Prieto noted that, during her time in prison, she attempted to appeal on multiple occasions, but because the courts were closed due to COVID-19, she could not file the proper documents. Even now, the promised labor tribunals have not opened in the north of the country, where most of the maquiladoras are. “This political persecution against me, they planned it all, so during the pandemic I couldn’t use legal resources,” Prieto said.
So the maquiladoras ignore the coronavirus when it would impact their profits, but capitalize on it to carry out trumped-up charges that they know cannot be challenged. This tactic is likely replicated around the world, with authoritarians and big business using the pandemic to their advantage wherever possible. And because it has crowded out most official concerns, the cries of people like Susana Prieto are seldom heard.
“There’s little for people in either country to celebrate,” on USMCA, said Rep. Garcia. “The continuing threats against Susana Prieto are casting doubts on the prospect that the new NAFTA will deliver better labor conditions.” While López Obrador has nominal control of the federal government, he does not control the state law enforcement apparatus, still in the hands of right-wing officials conducting business as usual for the benefit of the maquiladoras, who are typically under control of U.S. ownership.
Protests and wildcat strikes continue at the Mexican border, as they have in the U.S., from workers unwilling to subject themselves to risk of COVID-19 on the job. Mexican workers have little recourse to assert their rights, and the USMCA doesn’t improve the picture. Prieto is planning to sue, saying that her arrest violated the new trade agreement. “My real crimes,” she said, “have been the defense of workers’ rights.”
This is Only a Test
Here in Los Angeles County testing was once open to everyone who requested one, but after requests surged amid the flood of new cases, it has now been restricted only to the sick. This has been a trend in surge areas of the country, and it still hasn’t been enough to keep up with demand. So we keep hearing stories about people waiting a week or two for test results.
This is really bad for a number of reasons. First, if someone doesn’t know they have tested positive for a week, they could be spreading the disease in their community or to their family members. It makes the entire concept of contact tracing impossible. Worse, it means that the statistics and curves derived from testing might not be showing what we think they’re showing. If a positive test today reflects a test taken a week or two ago, we don’t know if the spread is improving or worsening in real time. Mixing together tests from two days ago and six days ago and twenty days ago presents an artificial picture, and it makes it hard to know if certain interventions work. Finally, if some people are barred from being tested, we just know about less of the population in terms of spread.

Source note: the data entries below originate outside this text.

This is an optimization exercise on Yosys and OpenROAD, whose aim is small area and a short achievable clock period, not a production implementation.
In this exercise RTL edits were held to simulation tests only and were not proved equivalent to the original.

// md_unit
module md_unit #(
    parameter int MUL_LAT = 5,
    parameter int DIV_LAT = 10
) (
    input  logic        clk,
    input  logic        resetn,
    input  logic        start,
    input  logic        valid,
    input  logic [2:0]  op,
    input  logic [31:0] A,
    input  logic [31:0] B,
    output logic        busy,
    output logic [31:0] HI,
    output logic [31:0] LO
);
For scale: roughly 2,600 cells after synthesis, about 170 flip-flops, about 140 I/O pins, roughly 20,000 sq um of cells after synthesis.
Settings: LEC_CHECK=0, ABC_AREA=1, CAP_MARGIN=60, CORE_MARGIN=2, CORE_UTILIZATION=65, PLACE_DENSITY=0.75, SLEW_MARGIN=60, BUFFER_PORTS_ARGS=-buffer_cell sky130_fd_sc_hd__buf_1, CTS_ARGS=-sink_clustering_enable -repair_clock_nets -dont_use_dummy_load; clock period 110.0 ns.
standard.sh (not shown) runs the stock make flow with config.mk's settings and CLKGATE_MAP_FILE= SYNTH_SCRIPT=/design/flow/synth_recipe.tcl, a recipe that flattens the netlist after the stock synthesis.
==> flow/flow/run.sh <==
#!/bin/bash
set -euo pipefail
cat >> config.mk <<'EOF'
export BUFFER_PORTS_ARGS = -buffer_cell sky130_fd_sc_hd__buf_1
export CTS_ARGS = -sink_clustering_enable -repair_clock_nets -dont_use_dummy_load
EOF
bash standard.sh > standard.log 2>&1
Change:
--- a/flow/design.v
+++ b/flow/design.v
@@ -18,14 +18,15 @@
     logic        isdiv_q;    
     logic        sgn_q;      
     logic        first_q;    
     logic        last_q;     
     logic        ybit_q;     
     logic        negq_q;     
     logic        negr_q;     
+    logic        q31_q, q30_q;  
     logic        sb_q;       
     logic [31:0] hi_q, lo_q;
     logic [31:0] m_q;        
     logic [31:0] sh_q;       
     logic [34:0] acc_q;      
     logic fire, last;
     assign fire = start & valid & ~busy_q;
@@ -86,43 +87,37 @@
         neg = dig[2] & ~(dig[1] & dig[0]);
         pp  = ((x1 & {35{one}}) | (x2 & {35{two}})) ^ {35{neg}};
         brow = rca35(acc, pp, neg);
     endfunction
     logic [34:0] macc [0:4];
     logic [31:0] msh  [0:4];
     logic        myb  [0:4];
-    logic [35:0] mfix;
-    always_comb begin
-        macc[0] = acc_q;
+    logic [32:0] mnext;
+    always_comb begin
+        macc[0] = {{3{acc_q[32]}}, acc_q[28:0], acc_q[31:29]};
         msh[0]  = sh_q;
         myb[0]  = ybit_q;
-        mfix    = '0;
         for (int k = 0; k < 4; k++) begin
             logic [35:0] s;
-            logic [2:0]  dig;
-            dig = {msh[k][1:0], myb[k]};
-            if (k == 0 && last_q)
-                dig = {2'b00, ~sgn_q & ybit_q};
-            s         = brow(macc[k], dig, mx, mx2);
-            if (k == 0)
-                mfix = s;
+            s         = brow(macc[k], {msh[k][1:0], myb[k]}, mx, mx2);
             macc[k+1] = {{2{s[34]}}, s[34:2]};
             msh[k+1]  = {s[1:0], msh[k][31:2]};
             myb[k+1]  = msh[k][1];
         end
     end
+    assign mnext = macc[4][32:0];
     logic        sa, sb;
     logic [31:0] absa;
     logic [32:0] dneg;       
     logic        dcin;
     assign sa   = sgn_q & sh_q[31];
     assign sb   = sb_q;
-    assign absa = cneg(sh_q, sa);
+    assign absa = cneg(sh_q, sa & first_q);    
     assign dneg = {1'b1, m_q};
-    assign dcin = ~sb;
+    assign dcin = isdiv_q & ~sb;
     logic top1, dz, d1, d2, d3;
     assign top1 = &m_q[31:2];
     assign dz = top1 & ~sb & (m_q[1:0] == 2'd3);
     assign d1 = top1 & (m_q[1:0] == (sb ? 2'd3 : 2'd2));
     assign d2 = top1 & (m_q[1:0] == (sb ? 2'd2 : 2'd1));
     assign d3 = top1 & (m_q[1:0] == (sb ? 2'd1 : 2'd0));
     logic       q31, q30;
@@ -136,38 +131,35 @@
         r2  = dz ? rr2 : d1 ? (rr2 - 2'd1) & {2{q30}} | rr2 & {2{~q30}} :
               d2 ? (q30 ? rr2 - 2'd2 : rr2) : d3 ? (q30 ? 2'd0 : rr2) : rr2;
     end
     logic [31:0] drem [0:3];
     logic [2:0]  dq;
     logic [2:0]  dbit;
     assign drem[0] = acc_q[31:0] | {30'd0, r2 & {2{first_q}}};
-    assign dbit    = first_q ? absa[29:27] : sh_q[31:29];
+    assign dbit    = isdiv_q ? absa[29:27] : acc_q[31:29];
     always_comb begin
         for (int k = 0; k < 3; k++) begin
             logic [32:0] rr;
             logic [33:0] t;
             logic [36:0] cy;
+            logic        sel;
             rr        = {drem[k], dbit[2-k]};
             cy        = bk_carry({3'd0, rr & dneg}, {3'd0, rr ^ dneg}, dcin);
             t         = {cy[33], rr ^ dneg ^ cy[32:0]};
+            sel       = isdiv_q ? t[33] : (k == 2) & ~sgn_q & ybit_q;
             dq[2-k]   = t[33];
-            drem[k+1] = t[33] ? t[31:0] : rr[31:0];
+            drem[k+1] = sel ? t[31:0] : rr[31:0];
         end
     end
     logic [31:0] quo;
-    assign quo = {sh_q[28:0], dq};
+    assign quo = {q31_q, q30_q, sh_q[26:0], dq};
     logic [31:0] res_hi, res_lo;
     always_comb begin
-        if (isdiv_q) begin
-            res_hi = cneg(drem[3], negr_q);
-            res_lo = cneg(quo, negq_q);
-        end else begin
-            res_hi = mfix[31:0];
-            res_lo = sh_q;
-        end
+        res_hi = cneg(drem[3], negr_q);
+        res_lo = isdiv_q ? cneg(quo, negq_q) : sh_q;
     end
     always_ff @(posedge clk or negedge resetn) begin
         if (!resetn) begin
             busy_q <= 1'b0;
             hi_q   <= '0;
             lo_q   <= '0;
         end else begin
@@ -199,23 +191,25 @@
             ybit_q  <= 1'b0;
         end else begin
             cnt_q   <= cnt_q - 4'd1;
             first_q <= 1'b0;
             last_q  <= (cnt_q == 4'd1);
             if (first_q) begin
                 negq_q <= (sa ^ sb) & ~dz;
-                negr_q <= sa;
+                negr_q <= sa & isdiv_q;
+                q31_q  <= q31;
+                q30_q  <= q30;
             end
             if (!isdiv_q) begin
-                acc_q  <= macc[4];
+                acc_q  <= {{2{mnext[32]}}, mnext[32], mnext[2:0], mnext[31:3]};
                 sh_q   <= msh[4];
                 ybit_q <= myb[4];
             end else begin
                 acc_q <= {3'd0, drem[3]};
-                sh_q  <= first_q ? {absa[26:0], q31, q30, dq} : {sh_q[28:0], dq};
+                sh_q  <= {absa[28:0], dq};
             end
         end
     end
     assign busy = busy_q;
     assign HI   = hi_q;
     assign LO   = lo_q;
 endmodule
=>
- The changed run completed without violations
- setup slack gets worse by 0.36 ns
- wire length came out lower by about 8%
- synthesized cell count came out lower by 2.7%
- utilization came out lower by 0.36 points
- critical path depth does not change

Testing is most strained in areas with the biggest surges, which is obvious but also the worst possible outcome, because that’s where you need the most information. It’s worth sinking more effort into pooled testing, where you test 100 people at a time. If they all are negative, the test is negative, and you’ve accomplished with 1 test what you’d otherwise accomplish with 100. That could lower the strain on supplies and lab work. In the meantime, we are living with delays and restrictions. Which means we’re flying somewhat blind.
Days Without a Bailout Oversight Chair
105.
Today I Learned
- I wish it weren’t so, but the death tolls are now rising in the most affected states, despite improved therapies and a younger population. Not rising to New York levels yet, but rising. (Los Angeles Times)
- The most important thing for the economy, according to one Fed governor: wearing masks. (CNBC)
- Oil prices headed back in a tailspin as cases surge. (Axios)
- Whaddya know, you give people money and it helps them. (The Atlantic)
- Companies acting like stressed-out households, delaying reckonings by using the credit card. (Financial Times)
- Fake church selling bleach as a COVID cure. (TPM)
- The rise of coronavirus-shaped desserts. (Washington Post)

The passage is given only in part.